At this current time, the most probable theory is that the ice hole is a polynya. The word ‘polynya’ comes from the Russian полынья which refer to the naturally formed ice holes discovered by the polar explorers of the nineteenth century who used these openings to negotiate the areas of the freezing cold and treacherously dangerous Arctic sea. Today, the term is used to refer to a region of open water which is surrounded on all sides by sea ice. Some of these polynyas may be very small whereas others, such as the gigantic one which has just opened in Antarctica, can be inexplicably larger.

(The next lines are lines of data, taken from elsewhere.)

Source: an optimization exercise on an open RTL-to-GDS flow (aim: small area, a short achievable clock period and few clock cycles per item). Production flows keep margins and buffers that such runs may drop.
In this exercise RTL edits were held to simulation tests only and were not proved equivalent to the original.
Power and IR drop assume default switching activity.

==> flow/design.v (excerpt) <==
module time_ordered_event_queue
#(
   parameter int DEPTH = 16
) (
   input  wire logic                  clock,
   input  wire logic                  reset,
   input  wire logic                  req_valid,
   output logic                       req_stall,
   input  wire logic                  req_operation,
   input  wire logic [toeq_pkg::TimeWidth-1:0]  req_event_key_time,
   input  wire logic                  req_event_kind,
   input  wire logic [toeq_pkg::IdentWidth-1:0] req_event_ident,
   output logic                       rsp_valid,
   input  wire logic                  rsp_stall,
   output logic                       rsp_head_valid,
   output logic [toeq_pkg::TimeWidth-1:0]       rsp_head_time,
   output logic                       rsp_head_kind,
   output logic [toeq_pkg::IdentWidth-1:0]      rsp_head_ident,
   output logic [toeq_pkg::FillWidth-1:0]       rsp_fill_count,
   output logic [1:0]                 rsp_status
);
   localparam int EW = toeq_pkg::EntryWidth;
   localparam int TW = toeq_pkg::TimeWidth;
   localparam int CountWidth = $clog2(DEPTH + 1);
   logic                  r0_valid;
  ...
For scale: about 5000 cells after synthesis, ~1100 flip-flops, ~110 I/O pins, about 50000 µm² of cells after synthesis.
Settings: LEC_CHECK=0, ABC_AREA=1, CAP_MARGIN=20, CORE_MARGIN=2, CORE_UTILIZATION=40, CTS_CLUSTER_DIAMETER=80, CTS_CLUSTER_SIZE=25, SETUP_SLACK_MARGIN=2.1, SLEW_MARGIN=20; clock period 4.5 ns.
standard.sh (not shown) runs the stock make flow with config.mk's settings and CLKGATE_MAP_FILE= SYNTH_SCRIPT=/design/flow/synth_recipe.tcl, a recipe that flattens the netlist after the stock synthesis.
==> flow/flow/run.sh <==
#!/bin/bash
# Standard layout, except that the port buffers are sky130_fd_sc_hd__buf_4 cells
# (resizable like any buffer) instead of the flow's default pick.
set -euo pipefail
export BUFFER_PORTS_ARGS="-buffer_cell sky130_fd_sc_hd__buf_4"
bash standard.sh > standard.log 2>&1
Testbench counts at the start, summed over its fixed seeds: cycles 16,024, requests 16,000.
==> next run, changes <==
- CORE_UTILIZATION: 40 -> 55
- SETUP_SLACK_MARGIN: 2.1 -> 2.65
Effect: Non-clock buffer count increases by 242. Routed wire length increases by a few percent. Count of clock-buffer cells in the layout increases by 2. Register-to-register slack improved by 0.27 ns. Critical path depth decreases by 11. Worst setup slack improved by 0.32 ns.

========
the baseline:
The RTL this note starts from:
==> flow/design.v <==
`default_nettype none
package toeq_pkg;
   localparam int TimeWidth  = 32;
   localparam int IdentWidth = 16;
   localparam int FillWidth  = 5;
   localparam int EntryWidth = TimeWidth + 1 + IdentWidth;
   typedef enum logic {
      OP_INSERT = 1'b0,
      OP_REMOVE = 1'b1
   } op_type;
   typedef enum logic [1:0] {
      ST_OK    = 2'd0,
      ST_FULL  = 2'd1,
      ST_EMPTY = 2'd2
   } status_type;
endpackage
`default_nettype wire
`default_nettype none
module toeq_cell
(
   input  wire logic                              clock,
   input  wire logic                              write,
   input  wire logic [toeq_pkg::EntryWidth-1:0]   new_entry,
   output logic      [toeq_pkg::EntryWidth-1:0]   entry
);
   logic [toeq_pkg::EntryWidth-1:0] entry_ff;
   always_ff @(posedge clock) begin
      if (write) begin
         entry_ff <= new_entry;
      end
   end
   assign entry = entry_ff;
endmodule
`default_nettype wire
`default_nettype none
module time_ordered_event_queue
#(
   parameter int DEPTH = 16
) (
   input  wire logic                  clock,
   input  wire logic                  reset,
   input  wire logic                  req_valid,
   output logic                       req_stall,
   input  wire logic                  req_operation,
   input  wire logic [toeq_pkg::TimeWidth-1:0]  req_event_key_time,
   input  wire logic                  req_event_kind,
   input  wire logic [toeq_pkg::IdentWidth-1:0] req_event_ident,
   output logic                       rsp_valid,
   input  wire logic                  rsp_stall,
   output logic                       rsp_head_valid,
   output logic [toeq_pkg::TimeWidth-1:0]       rsp_head_time,
   output logic                       rsp_head_kind,
   output logic [toeq_pkg::IdentWidth-1:0]      rsp_head_ident,
   output logic [toeq_pkg::FillWidth-1:0]       rsp_fill_count,
   output logic [1:0]                 rsp_status
);
   localparam int EW = toeq_pkg::EntryWidth;
   localparam int TW = toeq_pkg::TimeWidth;
   localparam int CountWidth = $clog2(DEPTH + 1);
   logic                  r0_valid;
   logic                  r0_ins;      
   logic                  r0_rem;      
   toeq_pkg::status_type  r0_status;
   logic [DEPTH-1:0]      r0_slot;     
   logic [DEPTH-1:0]      r0_lt;       
   logic [DEPTH-1:0][EW-1:0]        slot;
   logic [DEPTH-1:0]                slot_valid;
   logic [DEPTH-1:0][DEPTH-1:0]     ahead_ff;  
   logic [DEPTH-1:0][DEPTH-1:0]     ahead;     
   logic [DEPTH-1:0]                head_oh;
   logic [CountWidth-1:0]           count_ff;
   logic                            empty_ff, one_ff, fifteen_ff;
   logic [DEPTH-1:0]                next_slot;  
   logic                            next_head;  
   logic [DEPTH-1:0]                write_slot;
   logic                  s2_valid;
   toeq_pkg::status_type  s2_status;
   logic                  rsp_valid_ff;
   logic                  rsp_head_valid_ff;
   logic [EW-1:0]         rsp_head_ff;
   logic [CountWidth-1:0] rsp_count_ff;
   toeq_pkg::status_type  rsp_status_ff;
   logic                  full_ff;     
   logic                  rsp_take, s2_move, exec, r0_load, accept;
   logic                  r0_valid_in, s2_valid_in, rsp_valid_in;
   logic                  is_full, ins_ok, rem_ok, full_in, empty_in;
   logic                  r0_ins_in, r0_rem_in;
   logic [DEPTH-1:0]      slot_valid_in, head_oh_in, next_slot_in;
   logic [DEPTH-1:0]      avail, avail_low, behind, second_oh, rest;
   logic                  new_is_head;
   logic [CountWidth-1:0] count_in;
   logic [DEPTH-1:0]      cmp;
   logic [EW-1:0]         head_data;
   function automatic logic time_lt(input logic [TW-1:0] a, input logic [TW-1:0] b);
      logic [TW-1:0] g, p;
      g = ~a & b;
      p = ~a | b;
      for (int w = 1; w < TW; w = w * 2) begin
         for (int k = 0; k + w < TW; k = k + 2 * w) begin
            g[k] = g[k+w] | (p[k+w] & g[k]);
            p[k] = p[k+w] & p[k];
         end
      end
      time_lt = g[0];
   endfunction
   assign rsp_take  = rsp_valid_ff && !rsp_stall;
   assign s2_move   = s2_valid && (!rsp_valid_ff || rsp_take);
   assign req_stall = full_ff && rsp_stall;
   assign r0_load   = !(r0_valid && s2_valid && rsp_valid_ff && rsp_stall);
   assign exec      = r0_valid && r0_load;
   assign accept    = req_valid && r0_load;
   assign r0_valid_in  = accept || (r0_valid && !exec);
   assign s2_valid_in  = exec || (s2_valid && !s2_move);
   assign rsp_valid_in = s2_move || (rsp_valid_ff && !rsp_take);
   assign is_full = count_ff[CountWidth-1];
   assign ins_ok  = r0_valid && r0_ins;
   assign rem_ok  = r0_valid && r0_rem;
   always_comb begin
      count_in = count_ff;
      if (ins_ok) count_in = count_ff + 1'b1;
      if (rem_ok) count_in = count_ff - 1'b1;
   end
   assign full_in  = is_full ? !rem_ok : (fifteen_ff && ins_ok);
   assign empty_in = empty_ff ? !ins_ok : (one_ff && rem_ok);
   assign behind      = slot_valid & ~r0_lt;
   assign new_is_head = (behind == '0);
   assign rest = slot_valid & ~head_oh;
   for (genvar j = 0; j < DEPTH; j++) begin : g_order
      for (genvar k = 0; k < DEPTH; k++) begin : g_pair
         if (j < k) begin : g_upper
            assign ahead[j][k] = ahead_ff[j][k];
            always_ff @(posedge clock) begin
               if (r0_load && ins_ok && r0_slot[j]) begin
                  ahead_ff[j][k] <= r0_lt[k];
               end else if (r0_load && ins_ok && r0_slot[k]) begin
                  ahead_ff[j][k] <= !r0_lt[j];
               end
            end
         end else if (j > k) begin : g_lower
            assign ahead[j][k] = !ahead_ff[k][j];
         end else begin : g_diag
            assign ahead[j][k] = 1'b0;
         end
      end
      always_comb begin
         second_oh[j] = rest[j];
         for (int k = 0; k < DEPTH; k++) begin
            if (rest[k] && ahead[k][j]) second_oh[j] = 1'b0;
         end
      end
   end
   always_comb begin
      slot_valid_in = slot_valid;
      head_oh_in    = head_oh;
      if (ins_ok) begin
         slot_valid_in = slot_valid | r0_slot;
         if (new_is_head) head_oh_in = r0_slot;
      end
      if (rem_ok) begin
         slot_valid_in = slot_valid & ~head_oh;
         head_oh_in    = second_oh;
      end
   end
   assign r0_ins_in = req_valid && req_operation == toeq_pkg::OP_INSERT && !full_in;
   assign r0_rem_in = req_valid && req_operation == toeq_pkg::OP_REMOVE && !empty_in;
   assign write_slot = next_slot | (next_head ? head_oh : '0);
   assign avail = ~slot_valid_in & ~(r0_ins_in ? write_slot : '0);
   for (genvar j = 0; j < DEPTH; j++) begin : g_free
      if (j == 0) begin : g_first
         assign avail_low[j] = avail[j];
      end else begin : g_rest
         assign avail_low[j] = avail[j] && !(|avail[j-1:0]);
      end
   end
   for (genvar j = 0; j < DEPTH; j++) begin : g_slot
      toeq_cell u_cell (
         .clock     (clock),
         .write     (r0_load && write_slot[j]),
         .new_entry ({req_event_key_time, req_event_kind, req_event_ident}),
         .entry     (slot[j])
      );
      assign cmp[j] = time_lt(req_event_key_time, slot[j][EW-1 -: TW]);
   end
   always_comb begin
      head_data = '0;
      for (int j = 0; j < DEPTH; j++) head_data = head_data | ({EW{head_oh[j]}} & slot[j]);
   end
   assign next_slot_in = avail_low;
   always_ff @(posedge clock) begin
      if (reset) begin
         slot_valid <= '0;
         head_oh    <= '0;
         next_slot  <= DEPTH'(1);
         next_head  <= 1'b0;
      end else if (r0_load) begin
         slot_valid <= slot_valid_in;
         head_oh    <= head_oh_in;
         next_slot  <= next_slot_in;
         next_head  <= !(|avail) && r0_rem_in;
      end
   end
   always_ff @(posedge clock) begin
      if (reset) begin
         r0_valid     <= 1'b0;
         count_ff     <= '0;
         empty_ff     <= 1'b1;
         one_ff       <= 1'b0;
         fifteen_ff   <= 1'b0;
         s2_valid     <= 1'b0;
         rsp_valid_ff <= 1'b0;
         full_ff      <= 1'b0;
      end else begin
         r0_valid     <= r0_valid_in;
         if (r0_load) begin
            count_ff   <= count_in;
            empty_ff   <= empty_in;
            one_ff     <= (count_in == CountWidth'(1));
            fifteen_ff <= (count_in == CountWidth'(DEPTH - 1));
         end
         s2_valid     <= s2_valid_in;
         rsp_valid_ff <= rsp_valid_in;
         full_ff      <= r0_valid_in && s2_valid_in && rsp_valid_in;
      end
   end
   always_ff @(posedge clock) begin
      if (r0_load) begin
         r0_ins  <= r0_ins_in;
         r0_rem  <= r0_rem_in;
         r0_slot <= write_slot;
         r0_lt   <= cmp;
         if (req_operation == toeq_pkg::OP_INSERT) begin
            r0_status <= full_in ? toeq_pkg::ST_FULL : toeq_pkg::ST_OK;
         end else begin
            r0_status <= empty_in ? toeq_pkg::ST_EMPTY : toeq_pkg::ST_OK;
         end
      end
      if (exec) begin
         s2_status <= r0_status;
      end
      if (s2_move) begin
         rsp_head_valid_ff <= !empty_ff;
         rsp_head_ff       <= head_data;
         rsp_count_ff      <= count_ff;
         rsp_status_ff     <= s2_status;
      end
   end
   assign rsp_valid      = rsp_valid_ff;
   assign rsp_head_valid = rsp_head_valid_ff;
   assign rsp_head_time  = rsp_head_ff[EW-1 -: TW];
   assign rsp_head_kind  = rsp_head_ff[toeq_pkg::IdentWidth];
   assign rsp_head_ident = rsp_head_ff[toeq_pkg::IdentWidth-1:0];
   assign rsp_fill_count = rsp_count_ff;
   assign rsp_status     = rsp_status_ff;
endmodule
`default_nettype wire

Polynyas are not uncommon in Antarctica where they often form in the coastal regions when the slightly warmer temperature of the outlying ocean causes sections of the ice to melt and suddenly collapse. However, the currently enormous polynya does not fit this typical trend as it is located very deep into the ice pack. Therefore, it is presumed that it must have formed by processes which are not yet understood by scientists studying the Antarctic landscape.
This is not the first time that scientists have spotted this form of unusual polynya. Between 1974 and 1976, an equally enormous polynya named the Weddell Polynya could be observed. Unfortunately, at the time scientists did not have the tools at their disposal to properly investigate the science behind the bizarre phenomenon.
In 2018, however, scientists do have the technology to get to the bottom of this mystery. Atmospheric physicist and professor at the University of Toronto Mississauga, Kent Moore, is leading a project with the purpose of discovering more about this unusual occurrence. He has been using both deep-sea robots and observations from satellites to provide the information for his research and has claimed that the sheer volume of data that they have obtained is ‘amazing’.